- **WHAT YOU NEED TO DO**
Output each line of the data word for word, from the first through the line that holds "met1 | 193 | 16.7 | 42", and leave off whatever follows.

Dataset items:
=== Begin Enclosure ===

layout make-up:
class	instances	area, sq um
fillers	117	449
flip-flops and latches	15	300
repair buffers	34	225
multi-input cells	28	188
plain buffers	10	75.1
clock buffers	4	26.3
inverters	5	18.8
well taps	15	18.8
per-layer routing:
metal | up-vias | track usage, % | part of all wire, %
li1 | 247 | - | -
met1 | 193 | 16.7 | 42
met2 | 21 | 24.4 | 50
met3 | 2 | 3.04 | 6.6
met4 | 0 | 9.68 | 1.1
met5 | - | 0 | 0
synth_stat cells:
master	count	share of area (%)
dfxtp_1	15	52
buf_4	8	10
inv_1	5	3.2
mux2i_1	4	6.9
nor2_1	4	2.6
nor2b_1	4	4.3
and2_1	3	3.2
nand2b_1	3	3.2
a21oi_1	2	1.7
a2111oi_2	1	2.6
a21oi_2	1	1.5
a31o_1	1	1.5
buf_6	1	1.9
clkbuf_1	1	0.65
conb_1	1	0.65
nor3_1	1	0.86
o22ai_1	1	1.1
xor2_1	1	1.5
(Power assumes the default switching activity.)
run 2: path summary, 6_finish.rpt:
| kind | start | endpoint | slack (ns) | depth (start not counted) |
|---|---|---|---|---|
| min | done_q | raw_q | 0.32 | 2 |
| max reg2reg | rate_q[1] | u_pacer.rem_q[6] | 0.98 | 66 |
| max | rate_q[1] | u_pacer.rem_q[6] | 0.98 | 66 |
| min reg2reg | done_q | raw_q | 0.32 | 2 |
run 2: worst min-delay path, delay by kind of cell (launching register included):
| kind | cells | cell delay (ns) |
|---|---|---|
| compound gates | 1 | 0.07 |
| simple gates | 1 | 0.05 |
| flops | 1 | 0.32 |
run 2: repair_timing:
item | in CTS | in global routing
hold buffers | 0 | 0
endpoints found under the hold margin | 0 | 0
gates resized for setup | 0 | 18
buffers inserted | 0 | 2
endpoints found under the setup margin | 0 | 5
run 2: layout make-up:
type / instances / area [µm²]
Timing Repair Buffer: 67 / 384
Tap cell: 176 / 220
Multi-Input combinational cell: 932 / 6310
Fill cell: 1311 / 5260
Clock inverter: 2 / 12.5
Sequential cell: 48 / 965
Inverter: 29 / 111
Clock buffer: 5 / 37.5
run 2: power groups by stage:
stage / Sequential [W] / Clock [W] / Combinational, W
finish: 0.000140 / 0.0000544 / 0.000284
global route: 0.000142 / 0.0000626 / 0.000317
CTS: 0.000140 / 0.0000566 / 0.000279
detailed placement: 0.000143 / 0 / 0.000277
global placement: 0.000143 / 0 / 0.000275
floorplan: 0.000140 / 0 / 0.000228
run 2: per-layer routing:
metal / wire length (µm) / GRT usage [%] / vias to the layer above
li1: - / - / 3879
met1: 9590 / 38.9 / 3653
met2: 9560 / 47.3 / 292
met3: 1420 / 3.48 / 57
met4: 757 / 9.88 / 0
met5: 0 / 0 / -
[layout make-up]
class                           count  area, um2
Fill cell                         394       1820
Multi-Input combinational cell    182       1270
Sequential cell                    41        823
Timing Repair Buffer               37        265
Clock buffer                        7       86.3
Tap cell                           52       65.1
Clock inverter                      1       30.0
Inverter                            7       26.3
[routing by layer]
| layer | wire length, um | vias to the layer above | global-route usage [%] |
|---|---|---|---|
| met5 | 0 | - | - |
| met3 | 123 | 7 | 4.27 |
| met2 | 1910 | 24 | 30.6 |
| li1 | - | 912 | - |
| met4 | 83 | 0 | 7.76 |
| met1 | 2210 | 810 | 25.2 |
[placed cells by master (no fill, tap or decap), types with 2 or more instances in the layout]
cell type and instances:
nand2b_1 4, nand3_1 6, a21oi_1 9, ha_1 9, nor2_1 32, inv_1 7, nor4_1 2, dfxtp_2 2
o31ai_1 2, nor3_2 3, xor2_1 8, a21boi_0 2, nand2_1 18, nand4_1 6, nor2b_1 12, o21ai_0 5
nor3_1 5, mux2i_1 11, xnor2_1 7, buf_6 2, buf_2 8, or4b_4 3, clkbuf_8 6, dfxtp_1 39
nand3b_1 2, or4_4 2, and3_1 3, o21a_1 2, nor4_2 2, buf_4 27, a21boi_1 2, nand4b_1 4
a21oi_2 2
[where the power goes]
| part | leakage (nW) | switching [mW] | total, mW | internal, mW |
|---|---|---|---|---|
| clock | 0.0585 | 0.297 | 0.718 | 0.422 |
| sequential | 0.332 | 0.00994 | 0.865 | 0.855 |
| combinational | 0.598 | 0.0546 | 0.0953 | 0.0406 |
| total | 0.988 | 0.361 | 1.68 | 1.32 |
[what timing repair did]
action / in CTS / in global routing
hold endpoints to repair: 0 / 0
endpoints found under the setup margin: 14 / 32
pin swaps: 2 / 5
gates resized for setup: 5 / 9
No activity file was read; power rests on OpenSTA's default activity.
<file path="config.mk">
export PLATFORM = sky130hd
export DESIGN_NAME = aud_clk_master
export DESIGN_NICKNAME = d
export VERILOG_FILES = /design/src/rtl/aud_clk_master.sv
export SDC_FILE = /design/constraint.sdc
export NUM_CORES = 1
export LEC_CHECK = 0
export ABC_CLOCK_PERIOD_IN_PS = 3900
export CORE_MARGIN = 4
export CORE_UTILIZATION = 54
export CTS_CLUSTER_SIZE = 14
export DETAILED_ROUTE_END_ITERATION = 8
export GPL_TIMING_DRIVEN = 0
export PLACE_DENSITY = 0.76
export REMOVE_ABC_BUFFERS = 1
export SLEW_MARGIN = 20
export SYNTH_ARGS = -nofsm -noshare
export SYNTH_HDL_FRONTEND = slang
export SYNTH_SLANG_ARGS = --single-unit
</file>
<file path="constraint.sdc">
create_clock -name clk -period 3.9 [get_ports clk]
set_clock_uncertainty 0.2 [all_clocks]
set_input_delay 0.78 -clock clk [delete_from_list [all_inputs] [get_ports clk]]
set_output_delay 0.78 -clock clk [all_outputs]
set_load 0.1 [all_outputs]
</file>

=== End Enclosure ===

- **EXERCISE RESPONSE**
layout make-up:
class	instances	area, sq um
fillers	117	449
flip-flops and latches	15	300
repair buffers	34	225
multi-input cells	28	188
plain buffers	10	75.1
clock buffers	4	26.3
inverters	5	18.8
well taps	15	18.8
per-layer routing:
metal | up-vias | track usage, % | part of all wire, %
li1 | 247 | - | -
met1 | 193 | 16.7 | 42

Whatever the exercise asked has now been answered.